The Problem
Given an m x n integer matrix heightMap representing the height of each cell in an elevation map, compute the volume of water it can trap after raining.
The Initial Intuition
This problem is the three-dimensional extension of the classic Trapping Rain Water. In the 1D version, the idea was straightforward: for each bar, the water it holds depends on the tallest bar to its left and right. But in two dimensions, the water at a cell does not depend on just two directions — it depends on the entire contour surrounding it. A cell can “leak” water through any path leading to the edge of the matrix.
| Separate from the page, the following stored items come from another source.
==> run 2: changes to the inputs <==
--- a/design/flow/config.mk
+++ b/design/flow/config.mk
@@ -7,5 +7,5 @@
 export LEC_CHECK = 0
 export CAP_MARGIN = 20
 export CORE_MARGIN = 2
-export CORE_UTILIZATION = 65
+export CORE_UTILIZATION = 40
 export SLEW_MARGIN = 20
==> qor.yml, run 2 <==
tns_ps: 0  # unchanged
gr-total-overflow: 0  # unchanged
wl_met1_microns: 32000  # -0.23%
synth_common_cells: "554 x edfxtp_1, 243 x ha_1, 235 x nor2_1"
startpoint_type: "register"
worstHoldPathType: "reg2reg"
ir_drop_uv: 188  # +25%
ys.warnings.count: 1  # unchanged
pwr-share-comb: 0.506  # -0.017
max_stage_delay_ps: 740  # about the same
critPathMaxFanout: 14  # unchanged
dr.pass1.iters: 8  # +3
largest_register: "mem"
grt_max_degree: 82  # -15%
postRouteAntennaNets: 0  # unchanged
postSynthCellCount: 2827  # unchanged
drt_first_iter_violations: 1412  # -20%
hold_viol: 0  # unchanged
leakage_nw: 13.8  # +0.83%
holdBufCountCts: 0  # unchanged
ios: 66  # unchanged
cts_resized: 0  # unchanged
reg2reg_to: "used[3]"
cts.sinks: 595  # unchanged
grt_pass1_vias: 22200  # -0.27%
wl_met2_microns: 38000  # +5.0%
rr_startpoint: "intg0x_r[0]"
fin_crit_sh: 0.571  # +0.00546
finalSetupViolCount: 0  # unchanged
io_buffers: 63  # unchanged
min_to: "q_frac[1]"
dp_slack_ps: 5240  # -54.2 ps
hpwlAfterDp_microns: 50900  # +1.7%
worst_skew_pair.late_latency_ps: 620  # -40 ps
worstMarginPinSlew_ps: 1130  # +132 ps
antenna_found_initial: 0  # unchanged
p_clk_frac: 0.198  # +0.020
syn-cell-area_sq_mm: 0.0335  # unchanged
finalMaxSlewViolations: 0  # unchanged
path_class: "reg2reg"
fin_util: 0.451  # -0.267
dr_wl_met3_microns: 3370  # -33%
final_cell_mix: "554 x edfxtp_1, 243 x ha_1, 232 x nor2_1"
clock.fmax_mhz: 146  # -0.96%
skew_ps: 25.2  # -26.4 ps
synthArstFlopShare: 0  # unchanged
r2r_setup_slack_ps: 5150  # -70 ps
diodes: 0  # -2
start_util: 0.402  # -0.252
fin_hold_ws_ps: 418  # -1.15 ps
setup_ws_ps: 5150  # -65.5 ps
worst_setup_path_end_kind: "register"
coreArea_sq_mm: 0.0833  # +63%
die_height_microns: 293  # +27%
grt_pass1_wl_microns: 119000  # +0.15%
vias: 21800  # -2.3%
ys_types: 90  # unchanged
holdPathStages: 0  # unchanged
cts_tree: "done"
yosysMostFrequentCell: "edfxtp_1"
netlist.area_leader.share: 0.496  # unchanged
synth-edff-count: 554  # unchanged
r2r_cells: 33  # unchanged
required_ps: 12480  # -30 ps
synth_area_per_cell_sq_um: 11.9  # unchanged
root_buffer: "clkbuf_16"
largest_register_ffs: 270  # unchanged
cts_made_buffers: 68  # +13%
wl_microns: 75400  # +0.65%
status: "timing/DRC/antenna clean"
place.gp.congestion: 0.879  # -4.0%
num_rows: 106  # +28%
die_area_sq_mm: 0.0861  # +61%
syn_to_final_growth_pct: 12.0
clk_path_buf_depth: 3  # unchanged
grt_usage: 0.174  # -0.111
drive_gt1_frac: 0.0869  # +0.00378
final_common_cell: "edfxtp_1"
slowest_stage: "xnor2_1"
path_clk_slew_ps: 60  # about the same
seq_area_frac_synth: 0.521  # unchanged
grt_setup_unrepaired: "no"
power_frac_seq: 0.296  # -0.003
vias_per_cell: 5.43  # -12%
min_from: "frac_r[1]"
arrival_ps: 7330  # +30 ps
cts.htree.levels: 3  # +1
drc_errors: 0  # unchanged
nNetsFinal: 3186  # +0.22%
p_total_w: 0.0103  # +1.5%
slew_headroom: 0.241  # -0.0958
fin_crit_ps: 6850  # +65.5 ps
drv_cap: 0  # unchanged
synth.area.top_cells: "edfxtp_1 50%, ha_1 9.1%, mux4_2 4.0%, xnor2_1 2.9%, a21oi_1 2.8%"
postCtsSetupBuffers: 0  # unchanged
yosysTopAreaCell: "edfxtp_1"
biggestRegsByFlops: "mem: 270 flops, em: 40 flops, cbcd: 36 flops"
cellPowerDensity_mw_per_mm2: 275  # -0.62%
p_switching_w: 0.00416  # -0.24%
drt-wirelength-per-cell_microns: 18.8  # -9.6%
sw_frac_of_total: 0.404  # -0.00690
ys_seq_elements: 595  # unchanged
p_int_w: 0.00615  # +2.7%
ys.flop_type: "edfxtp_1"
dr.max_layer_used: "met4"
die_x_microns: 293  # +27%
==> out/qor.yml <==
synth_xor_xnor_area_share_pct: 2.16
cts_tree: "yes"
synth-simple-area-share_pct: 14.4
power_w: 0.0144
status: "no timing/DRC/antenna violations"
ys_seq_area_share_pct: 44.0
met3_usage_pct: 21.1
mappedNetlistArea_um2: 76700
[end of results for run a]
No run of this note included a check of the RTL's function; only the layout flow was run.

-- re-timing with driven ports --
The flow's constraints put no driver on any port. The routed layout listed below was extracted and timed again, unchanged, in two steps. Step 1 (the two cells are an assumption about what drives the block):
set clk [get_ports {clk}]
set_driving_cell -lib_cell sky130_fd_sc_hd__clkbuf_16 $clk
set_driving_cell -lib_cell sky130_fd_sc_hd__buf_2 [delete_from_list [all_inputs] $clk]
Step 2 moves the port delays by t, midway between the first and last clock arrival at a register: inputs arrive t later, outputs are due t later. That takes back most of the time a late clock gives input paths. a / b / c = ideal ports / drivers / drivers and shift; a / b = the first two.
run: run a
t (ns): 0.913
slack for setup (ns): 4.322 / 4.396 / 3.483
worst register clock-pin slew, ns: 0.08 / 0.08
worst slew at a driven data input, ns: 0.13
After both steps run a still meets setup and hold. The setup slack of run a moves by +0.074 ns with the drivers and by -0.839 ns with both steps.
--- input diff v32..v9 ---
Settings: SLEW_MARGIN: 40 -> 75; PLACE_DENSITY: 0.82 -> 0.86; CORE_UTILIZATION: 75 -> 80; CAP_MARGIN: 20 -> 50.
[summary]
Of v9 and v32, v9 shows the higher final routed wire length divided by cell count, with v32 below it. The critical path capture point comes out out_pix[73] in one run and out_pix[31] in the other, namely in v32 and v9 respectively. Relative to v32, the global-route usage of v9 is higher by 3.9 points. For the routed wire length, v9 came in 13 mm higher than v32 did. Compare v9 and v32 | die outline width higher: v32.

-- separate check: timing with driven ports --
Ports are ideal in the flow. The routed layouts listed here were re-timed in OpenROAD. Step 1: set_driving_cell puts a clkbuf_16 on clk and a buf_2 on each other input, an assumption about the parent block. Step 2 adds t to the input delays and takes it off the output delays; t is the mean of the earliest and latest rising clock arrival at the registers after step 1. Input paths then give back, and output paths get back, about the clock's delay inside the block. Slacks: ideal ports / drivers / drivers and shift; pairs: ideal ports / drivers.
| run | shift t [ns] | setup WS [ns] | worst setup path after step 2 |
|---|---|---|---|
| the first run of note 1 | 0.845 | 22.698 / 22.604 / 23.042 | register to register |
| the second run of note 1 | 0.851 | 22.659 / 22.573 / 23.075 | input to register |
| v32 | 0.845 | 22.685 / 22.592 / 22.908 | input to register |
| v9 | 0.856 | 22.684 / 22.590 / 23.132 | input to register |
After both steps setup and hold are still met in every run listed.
Source: an optimization exercise on an open RTL-to-GDS flow (aim: small area and few clock cycles). Production flows keep margins and buffers that such runs may drop. In this exercise RTL edits were held to simulation tests only and were not proved equivalent to the original. The clock port is modelled as an ideal driver; clocking choices that lean on that would not hold on a real chip. Power figures rest on the tool's default switching activity, not on a simulated workload.

run A:
==> flow/design.v <==
module ax5031_quant (
    input  wire [13:0] rem,      
    input  wire        bin,      
    output wire        qbit,     
    output wire [13:0] rem_n     
);
    localparam [14:0] DIVISOR = 15'd15625;
    wire [14:0] t = {rem, bin};
    wire [15:0] d = {1'b0, t} - {1'b0, DIVISOR};
    assign qbit  = ~d[15];
    assign rem_n = qbit ? d[13:0] : t[13:0];
endmodule
module ax5031_rtc (
    input  wire        clk,
    input  wire        rst,
    input  wire        cmd_valid,
    output wire        cmd_ready,
    input  wire [39:0] cmd_word,
    output wire        resp_valid,
    input  wire        resp_ready,
    output wire [3:0]  resp_code,
    output reg         resp_sv,
    output wire [7:0]  resp_status,
    output reg  [31:0] resp_data,
    output wire        cs_req,
    output wire        cs_high,
    input  wire        cs_ack,
    input  wire        cs_err,
    output wire        x_req,
    output wire [7:0]  x_tx,
    input  wire        x_ack,
    input  wire        x_err,
    input  wire [7:0]  x_rx
);
    localparam [2:0] P_IDLE = 3'b000,
                     P_RESP = 3'b001,    
                     P_XH   = 3'b010,
                     P_XL   = 3'b011,
                     P_CSL  = 3'b100,
                     P_CSH  = 3'b101,
                     P_REST = 3'b111;
    localparam [2:0] R_OK          = 3'd0,
                     R_BUSFAULT    = 3'd1,
                     R_AR_TIMEOUT  = 3'd2,
                     R_AR_ERROR    = 3'd3,
                     R_UNSUPPORTED = 3'd4,
                     R_UNRECOG     = 3'd5,
                     R_ILLEGAL     = 3'd6;
    reg  [2:0]  ph;
    reg  [2:0]  code;
    reg  [6:0]  a_q;       
    reg         wr_q;      
    reg  [7:0]  d_q;       
    reg         rem13;     
    reg  [5:0]  k;         
    assign resp_code   = {1'b0, code};
    wire a_2x    = (a_q[6:2] == 5'b01000);
    wire a_3x    = (a_q[6:2] == 5'b01100) & (a_q[1:0] != 2'd0);
    wire f_quant = ~resp_sv & wr_q & (a_2x | a_3x);
    wire f_multi = ~resp_sv & (a_2x | (wr_q & a_3x));
    wire f_mod   = ~resp_sv & ~wr_q & (a_q == 7'h10);
    wire f_ar    = ~resp_sv & (a_q[6:1] == 6'b010110) & (~wr_q | a_q[0]);
    wire f_cap   = resp_sv ? ~k[0] : (~wr_q & ~f_ar);
    assign resp_status = resp_sv ? {wr_q, a_q} : 8'h00;
    wire [7:0]  op   = cmd_word[39:32];
    wire [31:0] o    = cmd_word[31:0];
    wire z_hi  = (o[31:16] == 16'd0);
    wire z_mid = (o[15:8] == 8'd0);
    wire z8    = z_hi & z_mid;
    wire z0    = z8 & (o[7:0] == 8'd0);
    wire op_exec = (op == 8'h01), op_gscr = (op == 8'h02), op_sscr = (op == 8'h03),
         op_pwr  = (op == 8'h04), op_pll  = (op == 8'h05), op_sfrq = (op == 8'h06),
         op_gfrq = (op == 8'h07), op_txp  = (op == 8'h08), op_rate = (op == 8'h09),
         op_smod = (op == 8'h0A), op_gmod = (op == 8'h0B), op_frm  = (op == 8'h0C),
         op_enc  = (op == 8'h0D), op_led  = (op == 8'h0E), op_pc1  = (op == 8'h0F),
         op_pc2  = (op == 8'h10), op_txb  = (op == 8'h11), op_ar   = (op == 8'h12);
    wire pwr_ok = (o[3:0] == 4'h0) || (o[3:0] == 4'h4) || (o[3:0] == 4'h5) ||
                  (o[3:0] == 4'hC) || (o[3:0] == 4'hD);
    wire legal =
        (op_exec & z_hi & (o[15] | (o[7:0] == 8'd0))) |
        ((op_gscr | op_gfrq | op_txp | op_gmod | op_pc1 | op_pc2 | op_ar) & z0) |
        ((op_sscr | op_txb | op_smod | op_frm | op_enc) & z8) |
        (op_pwr & z8 & (o[7:4] == 4'd0) & pwr_ok) |
        (op_pll & z8 & (o[7:6] == 2'd0)) |
        op_sfrq | op_rate |
        (op_led & z8 & (o[7:1] == 7'd0));
    wire unsup = (op_smod | op_frm | op_enc) & (o[7:0] != 8'd0);
    wire go    = legal & ~unsup;
    wire [6:0] c_addr =
        (op_exec ? o[14:8] : 7'h00) |
        ((op_gscr | op_sscr) ? 7'h01 : 7'h00) |
        (op_pwr  ? 7'h02 : 7'h00) | (op_pll ? 7'h2C : 7'h00) |
        ((op_sfrq | op_gfrq) ? 7'h20 : 7'h00) | (op_txp ? 7'h30 : 7'h00) |
        (op_rate ? 7'h31 : 7'h00) | ((op_smod | op_gmod) ? 7'h10 : 7'h00) |
        (op_frm  ? 7'h12 : 7'h00) | (op_enc ? 7'h11 : 7'h00) |
        ((op_led | op_pc1) ? 7'h0C : 7'h00) | (op_pc2 ? 7'h0D : 7'h00) |
        (op_txb  ? 7'h05 : 7'h00) | (op_ar ? 7'h2D : 7'h00);
    wire       c_wr = op_exec ? o[15] : ~(op_gscr | op_gfrq | op_gmod | op_pc1 | op_pc2);
    wire [7:0] c_data = o[7:0] | (op_txp ? 8'h0F : 8'h00) | (op_ar ? 8'h08 : 8'h00);
    localparam [13:0] BIAS_LO = 14'd7053;
    wire       v_bit = resp_data[31] ^ (|resp_data[30:13]);
    wire [13:0] rem  = {rem13, resp_data[12:0]};
    wire [13:0] rem0 = {1'b0, o[31:19]} + {13'd0, &o[18:0]};    
    reg        c_bit;
    always @(*) begin
        c_bit = 1'b0;
        if (k >= 6'd42 && k <= 6'd55) c_bit = BIAS_LO[6'd55 - k];
    end
    wire        q_bit;
    wire [13:0] q_rem;
    ax5031_quant u_quant (.rem(rem), .bin(v_bit | c_bit), .qbit(q_bit), .rem_n(q_rem));
    wire       q_ready = k[5] & (k[4:3] >= a_q[1:0]);
    assign cmd_ready  = (ph == P_IDLE) | ((ph == P_RESP) & resp_ready);
    assign resp_valid = (ph == P_RESP);
    assign cs_req    = ph[2];
    assign cs_high   = ph[0];
    assign x_req     = ~ph[2] & ph[1] & (~ph[0] | ~f_quant | q_ready);
    assign x_tx      = ph[0] ? d_q : {wr_q, a_q};
    wire xl_ack = (ph == P_XL) & x_ack;
    wire live   = ph[2] ^ ph[1];     
    wire step   = live & f_quant & (~q_ready | xl_ack);
    always @(posedge clk) begin
        if (rst) begin
            ph <= P_IDLE;
        end else begin
            if (step) begin
                {rem13, resp_data[12:0]} <= q_rem;
                k         <= k + 6'd1;
                d_q       <= {d_q[6:0], q_bit};
                resp_data[31:13] <= {resp_data[30:13], 1'b0};
            end
            case (ph)
                P_IDLE, P_RESP: if (cmd_valid && cmd_ready) begin
                    ph          <= go ? P_CSL : P_RESP;
                    code        <= ~legal ? R_ILLEGAL : unsup ? R_UNSUPPORTED : R_OK;
                    resp_sv     <= go & (op_exec | op_txb);
                    resp_data   <= (op_sfrq | op_rate) ? {~o[18:0], rem0[12:0]} : 32'd0;
                    rem13       <= rem0[13];
                    a_q         <= c_addr;
                    wr_q        <= c_wr;
                    d_q         <= c_data;
                    k           <= {5'b01011, ~op_exec};
                end else if (resp_ready)
                    ph <= P_IDLE;
                P_CSL: if (cs_ack)
                    ph <= cs_err ? P_REST : P_XH;
                P_XH: if (x_ack) begin
                    if (resp_sv)
                        {wr_q, a_q} <= x_rx;
                    ph <= x_err ? P_REST : P_XL;
                end
                P_XL: if (x_ack) begin
                    ph <= x_err ? P_REST : P_CSH;
                    if (f_cap)
                        resp_data <= {resp_data[23:0], x_rx};
                    if (f_mod && x_rx != 8'h00)
                        code <= R_UNRECOG;
                    if (f_multi)
                        a_q[1:0] <= a_q[1:0] + 2'd1;
                    if (f_ar && !wr_q) begin
                        if (x_rx[4]) begin
                            if (&(resp_data[11:0] | ~12'd2999)) begin   
                                a_q[0]    <= 1'b0;
                                code      <= R_AR_TIMEOUT;
                                resp_data <= 32'd0;
                            end else
                                resp_data[11:0] <= resp_data[11:0] + 12'd1;
                        end else begin
                            a_q[0] <= 1'b0;
                            if (x_rx[5]) begin
                                code      <= R_AR_ERROR;
                                resp_data <= 32'd0;
                            end
                        end
                    end
                end
                P_CSH: if (cs_ack) begin
                    if (!cs_err && ((f_multi && a_q[1:0] != 2'd0) || (f_ar && a_q[0]))) begin
                        ph   <= P_CSL;
                        if (f_ar) begin   
                            wr_q <= 1'b0;
                            d_q  <= 8'h00;
                        end
                    end else begin
                        ph <= P_RESP;
                        if (wr_q && !resp_sv)
                            resp_data[12:0] <= 13'd0;
                    end
                end
                P_REST: if (cs_ack) begin
                    ph <= P_RESP;
                end
                default: ph <= P_IDLE;
            endcase
            if (((ph == P_CSL || ph == P_CSH) && cs_ack && cs_err) ||
                ((ph == P_XH || ph == P_XL) && x_ack && x_err)) begin
                code        <= R_BUSFAULT;
                resp_sv     <= 1'b0;
                resp_data   <= 32'd0;
            end
        end
    end
endmodule
This design comes from an exercise in tuning for small area, a short achievable clock period and few clock cycles on the open sky130 flow, not from production work. The RTL was checked by simulation tests, not by an equivalence proof against the original design. Power is estimated from default activity; no workload was simulated.

==> flow/run.sh <==
#!/bin/bash
# synth_recipe.tcl (not shown) runs the flow's synth.tcl, then flattens the netlist and writes it again
# the make line also repeats each setting of config.mk as NAME=value (left out here)
make -C /OpenROAD-flow-scripts/flow DESIGN_CONFIG=/design/flow/config.mk WORK_HOME=/design/flow/orfs CLKGATE_MAP_FILE= SYNTH_SCRIPT=/design/flow/synth_recipe.tcl finish
==> flow/config.mk <==
export PLATFORM = sky130hd
export DESIGN_NAME = cz3006_engine
export DESIGN_NICKNAME = cz3006_engine
export VERILOG_FILES = /design/flow/design.v
export SDC_FILE = /design/flow/constraint.sdc
export NUM_CORES = 4
export LEC_CHECK = 0
export CAP_MARGIN = 20
export CORE_MARGIN = 2
export CORE_UTILIZATION = 40
export PLACE_DENSITY = 0.6
export SLEW_MARGIN = 20
==> flow/constraint.sdc <==
create_clock -name core_clock -period 5.5 [get_ports {clk}]
set_input_delay 1.1000 -clock core_clock [delete_from_list [all_inputs] [get_ports {clk}]]
set_output_delay 1.1000 -clock core_clock [all_outputs]
set_load 0.01 [all_outputs]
My first reaction was to try generalizing two pointers, but I quickly realized that does not scale to 2D. The right question is not “what is the max to the left and right” but rather “what is the lowest path from this cell to the border.” And that led me to think about the problem from the outside in.
Thinking Like Water
Water always escapes through the lowest point on the boundary. If I imagine the terrain as an irregular pool, the water level is determined by the shortest wall. So instead of asking “how much water fits here?” for each cell, I should ask “how high can the water rise before it spills over?”
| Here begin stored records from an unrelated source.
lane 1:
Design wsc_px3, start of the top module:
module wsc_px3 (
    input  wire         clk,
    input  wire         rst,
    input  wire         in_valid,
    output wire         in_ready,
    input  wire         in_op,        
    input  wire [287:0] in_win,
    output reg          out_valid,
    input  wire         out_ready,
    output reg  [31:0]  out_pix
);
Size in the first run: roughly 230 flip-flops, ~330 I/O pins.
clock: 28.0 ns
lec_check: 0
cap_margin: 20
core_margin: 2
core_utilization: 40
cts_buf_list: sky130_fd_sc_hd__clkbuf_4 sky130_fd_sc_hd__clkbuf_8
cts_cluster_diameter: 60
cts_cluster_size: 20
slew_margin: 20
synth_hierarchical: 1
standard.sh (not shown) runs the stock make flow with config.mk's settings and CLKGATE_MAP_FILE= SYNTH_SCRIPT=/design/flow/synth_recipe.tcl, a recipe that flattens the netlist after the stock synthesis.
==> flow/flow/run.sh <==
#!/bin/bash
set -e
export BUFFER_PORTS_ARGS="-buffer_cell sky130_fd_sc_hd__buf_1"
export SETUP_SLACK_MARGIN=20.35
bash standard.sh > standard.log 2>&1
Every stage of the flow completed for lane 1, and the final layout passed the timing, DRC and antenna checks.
What follows belongs to an exercise in optimizing a design on an open flow for small area; a production flow would make more cautious choices.
Only simulation tests tie the RTL to the original design; equivalence was not proved.
No driver is modelled on the clock port, so clocking that relies on it looks cheaper here than on a real chip.
No activity file was given, so power comes from the tool's default toggle rates.

Design aqtc_qelem, start of the top module:
module aqtc_qelem (
    input  wire        clk,
    input  wire        rst,
    input  wire        in_valid,
    input  wire        in_qblk,
    input  wire [10:0] in_slot,
    input  wire [31:0] in_c,
    input  wire [7:0]  in_e,
    input  wire [3:0]  in_bap,
    output wire        out_valid,
    output wire [2:0]  out_err,
    output wire [10:0] out_slot,
    output wire [31:0] out_word,
    output wire        out_hwe,
    output wire [10:0] out_hslot,
    output wire [15:0] out_hval
);
Size: about 1300 cells after synthesis, ~130 flip-flops, about 0.0097 sq mm of cells after synthesis.
clock: 20.0 ns
lec_check: 0
abc_area: 1
cap_margin: 5
core_margin: 2
core_utilization: 70
slew_margin: 5
standard.sh (not shown) runs the stock make flow with config.mk's settings and CLKGATE_MAP_FILE= SYNTH_SCRIPT=/design/flow/synth_recipe.tcl, a recipe that flattens the netlist after the stock synthesis.
==> flow/flow/run.sh <==
#!/bin/bash
# Standard layout, with: the combinational logic re-mapped for area after
# floorplanning (restructure.tcl), the smallest buffer for the port buffers,
# cells with slack to spare downsized after placement repair (recover.tcl),
# small clock-tree buffers without dummy loads, and the clock buffers that
# drive many flip-flops upsized after clock tree synthesis (cts_fix.tcl).
set -e
export POST_FLOORPLAN_TCL="$PWD/flow/restructure.tcl"
export BUFFER_PORTS_ARGS="-buffer_cell sky130_fd_sc_hd__buf_1"
export POST_RESIZE_TCL="$PWD/flow/recover.tcl"
export CTS_ARGS="-sink_clustering_enable -repair_clock_nets -dont_use_dummy_load -buf_list sky130_fd_sc_hd__clkbuf_4 -sink_clustering_max_diameter 40"
export POST_CTS_TCL="$PWD/flow/cts_fix.tcl"
bash standard.sh > standard.log 2>&1
Other scripts of this flow, unchanged in this note and not shown: flow/flow/cts_fix.tcl, flow/flow/recover.tcl, flow/flow/restructure.tcl
==> next run, changes <==
CAP_MARGIN = 20   (was 5)
SLEW_MARGIN = 20   (was 5)
- clock skew is about the same
- power stays flat
- worst hold slack is better by 0.0039 ns
- design area hardly moves
- clock power barely changes
- global-route usage stays the same
- setup slack improves by 0.42 ns
- fmax goes up by 3.3%
Background: an optimization exercise with open tools, aiming at small area. Do not read the settings as production practice.
Only simulation tests tie the RTL to the original design; equivalence was not proved.
No activity file was given, so power comes from the tool's default toggle rates. The flow treats the clock pin as an ideal source, which a real chip does not have.

`design/flow/config.mk`:
```
export PLATFORM = sky130hd
export DESIGN_NAME = eeprom_seq
export DESIGN_NICKNAME = eeprom_seq
export VERILOG_FILES = /design/flow/design.v
export SDC_FILE = /design/flow/constraint.sdc
export NUM_CORES = 4
export LEC_CHECK = 0
export ABC_AREA = 1
export CAP_MARGIN = 20
export CORE_MARGIN = 2
export CORE_UTILIZATION = 65
export CTS_BUF_LIST = sky130_fd_sc_hd__clkbuf_8
export CTS_CLUSTER_SIZE = 30
export SLEW_MARGIN = 20
```
`design/flow/run.sh`:
```
#!/bin/bash
# synth_recipe.tcl (not shown) runs the flow's synth.tcl, then flattens the netlist and writes it again
# the make line also repeats each setting of config.mk as NAME=value (left out here)
make -C /OpenROAD-flow-scripts/flow DESIGN_CONFIG=/design/flow/config.mk WORK_HOME=/design/flow/orfs CLKGATE_MAP_FILE= SYNTH_SCRIPT=/design/flow/synth_recipe.tcl finish
```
This suggests a greedy approach: start from the borders, which are cells that cannot hold water, and expand inward by always processing the lowest-height cell first. If an interior cell is lower than the current boundary level containing it, the difference is trapped water.
The Min-Heap as the Frontier
The ideal data structure for this approach is a min-heap (minimum priority queue). I start by inserting all border cells into the heap, marking them as visited. These cells form the initial “wall” of the pool.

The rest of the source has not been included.